Detecting Data Leakage

Investigate the importance of each feature. If a feature has an unusually high importance that doesn't make logical sense, it might be leaking information from the target. Keep an eye out the impact of new features on you model's performance, if it improves a lot, the feature is very good or just contains leakage. Finally, be careful every time you look at the test split, only use it to report a model's final performance.

Engineering Good Features

Effective feature engineering can significantly enhance the performance and robustness of machine learning models. This involves creating features that are both informative and generalizable while minimizing the number of features needed to train the model. By focusing on fewer, high-quality features, we reduce the risk of data leakage, decrease the likelihood of overfitting, and lower the memory requirements for serving the model. Additionally, this approach diminishes latency in feature extraction, particularly for online processing, and reduces technical debt, making the overall system more efficient and maintainable.

Feature Importance

• Model-Based Methods: Algorithms like Random Forest, Gradient Boosting, and XGBoost provide built-in feature importance metrics. These methods assess the importance of each feature based on how often they are used to make splits in decision trees or their impact on the loss function.
• SHAP Values (SHapley Additive exPlanations): SHAP values provide a unified measure of feature importance by considering the contribution of each feature to every prediction made by the model.
• LIME (Local Interpretable Model-agnostic Explanations): LIME approximates the model locally around a prediction to understand the contribution of each feature.

Feature Generalization

Feature generalization ensures that the features used in the model are not overly specific to the training data and can generalize well to new, unseen data. Overall, there are two aspects to consider regarding generalization: feature coverage and the distribution of feature values.

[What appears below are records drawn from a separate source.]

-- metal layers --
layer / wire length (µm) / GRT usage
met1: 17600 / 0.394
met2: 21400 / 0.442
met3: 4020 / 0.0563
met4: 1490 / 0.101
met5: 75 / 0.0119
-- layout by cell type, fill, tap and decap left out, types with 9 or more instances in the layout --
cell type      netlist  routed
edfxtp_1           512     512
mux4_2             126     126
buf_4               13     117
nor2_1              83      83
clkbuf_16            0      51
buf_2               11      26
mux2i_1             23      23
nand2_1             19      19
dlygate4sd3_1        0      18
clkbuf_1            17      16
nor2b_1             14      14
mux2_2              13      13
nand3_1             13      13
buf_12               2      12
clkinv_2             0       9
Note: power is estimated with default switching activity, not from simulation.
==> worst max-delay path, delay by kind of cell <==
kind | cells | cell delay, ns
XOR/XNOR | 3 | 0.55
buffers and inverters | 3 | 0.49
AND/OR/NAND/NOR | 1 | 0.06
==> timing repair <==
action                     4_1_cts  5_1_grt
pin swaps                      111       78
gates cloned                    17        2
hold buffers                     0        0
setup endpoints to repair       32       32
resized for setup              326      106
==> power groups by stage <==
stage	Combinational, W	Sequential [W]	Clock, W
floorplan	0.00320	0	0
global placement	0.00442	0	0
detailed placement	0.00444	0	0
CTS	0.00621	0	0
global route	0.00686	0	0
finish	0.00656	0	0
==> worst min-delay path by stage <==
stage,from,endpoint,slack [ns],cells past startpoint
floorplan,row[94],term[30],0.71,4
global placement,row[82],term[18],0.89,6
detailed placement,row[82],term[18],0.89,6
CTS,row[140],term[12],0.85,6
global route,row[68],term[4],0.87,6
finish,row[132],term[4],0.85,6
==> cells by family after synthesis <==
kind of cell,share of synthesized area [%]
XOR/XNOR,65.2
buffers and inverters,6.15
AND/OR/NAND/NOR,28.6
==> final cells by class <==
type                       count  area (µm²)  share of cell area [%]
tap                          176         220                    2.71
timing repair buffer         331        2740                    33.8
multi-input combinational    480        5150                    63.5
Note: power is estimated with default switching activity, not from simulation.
[config.mk]
export PLATFORM = sky130hd
export DESIGN_NAME = qrs_fifo
export DESIGN_NICKNAME = d
export VERILOG_FILES = /design/src/design/qrs_pkg.sv /design/src/design/qrs_fifo.sv
export SDC_FILE = /design/constraint.sdc
export NUM_CORES = 1
export LEC_CHECK = 0
export BUFFER_PORTS_ARGS = -buffer_cell sky130_fd_sc_hd__buf_2
export CAP_MARGIN = 20
export CORE_ASPECT_RATIO = 0.7
export CORE_MARGIN = 2
export CORE_UTILIZATION = 35
export DETAILED_ROUTE_END_ITERATION = 8
export GPL_TIMING_DRIVEN = 0
export PLACE_DENSITY = 0.64
export SLEW_MARGIN = 25
export SYNTH_ARGS = -nofsm -noshare
export SYNTH_HDL_FRONTEND = slang
export SYNTH_SLANG_ARGS = --single-unit
export TNS_END_PERCENT = 50
[constraint.sdc]
create_clock -name clk_i -period 9.4 [get_ports clk_i]
set_clock_uncertainty 0.1 [all_clocks]
set_input_delay 0.94 -clock clk_i [delete_from_list [all_inputs] [get_ports clk_i]]
set_output_delay 0.94 -clock clk_i [all_outputs]
set_load 0.005 [all_outputs]
--- src/design/qrs_pkg.sv ---
// Package for the quadratic root solver: widths, status codes and the
// transaction and job struct types. No dependencies.
package qrs_pkg;

  localparam int COEF_W = 16;
  localparam int FRAC_W = 16;
  localparam int OUT_W  = 40;
  localparam int D_W    = 2 * COEF_W + 2;
  localparam int MAG_W  = D_W - 1;
  localparam int ROOT_W = (MAG_W + 2 * FRAC_W + 1) / 2;
  localparam int RAD_W  = 2 * ROOT_W;
  localparam int REM_W  = ROOT_W + 2;
  localparam int NB_W   = COEF_W + 1 + FRAC_W;
  localparam int DEN_W  = COEF_W + 1;
  localparam int NUM_W  = ((NB_W > ROOT_W) ? NB_W : ROOT_W) + 2;
  localparam int Q_W    = NUM_W - 1;
  localparam int FIFO_DEPTH = 4;
  localparam int PTR_W  = $clog2(FIFO_DEPTH);
  localparam int CNT_W  = PTR_W + 1;

  localparam logic [1:0] ST_OK    = 2'd0;
  localparam logic [1:0] ST_NEG   = 2'd1;
  localparam logic [1:0] ST_AZERO = 2'd2;

  typedef struct packed {
    logic signed [COEF_W-1:0] coef_a;
    logic signed [COEF_W-1:0] coef_b;
    logic signed [COEF_W-1:0] coef_c;
  } qrs_in_t;

  typedef struct packed {
    logic signed [OUT_W-1:0] plus_root_real;
    logic signed [OUT_W-1:0] plus_root_imag;
    logic signed [OUT_W-1:0] minus_root_real;
    logic signed [OUT_W-1:0] minus_root_imag;
    logic [1:0]              status;
  } qrs_out_t;

  typedef struct packed {
    logic [1:0]              status;
    logic                    neg;
    logic [MAG_W-1:0]        mag;
    logic signed [NB_W-1:0]  nb;
    logic signed [DEN_W-1:0] den;
  } qrs_job_t;

endpackage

• Coverage: Feature coverage refers to the extent to which the features represent the entire input space. Ensuring broad coverage means that the model has seen a diverse range of examples during training, making it more likely to perform well on new data.

• Distribution: The distribution of feature values should be consistent between the training and test datasets. Features should not only cover the input space broadly but also follow the same statistical properties across different datasets.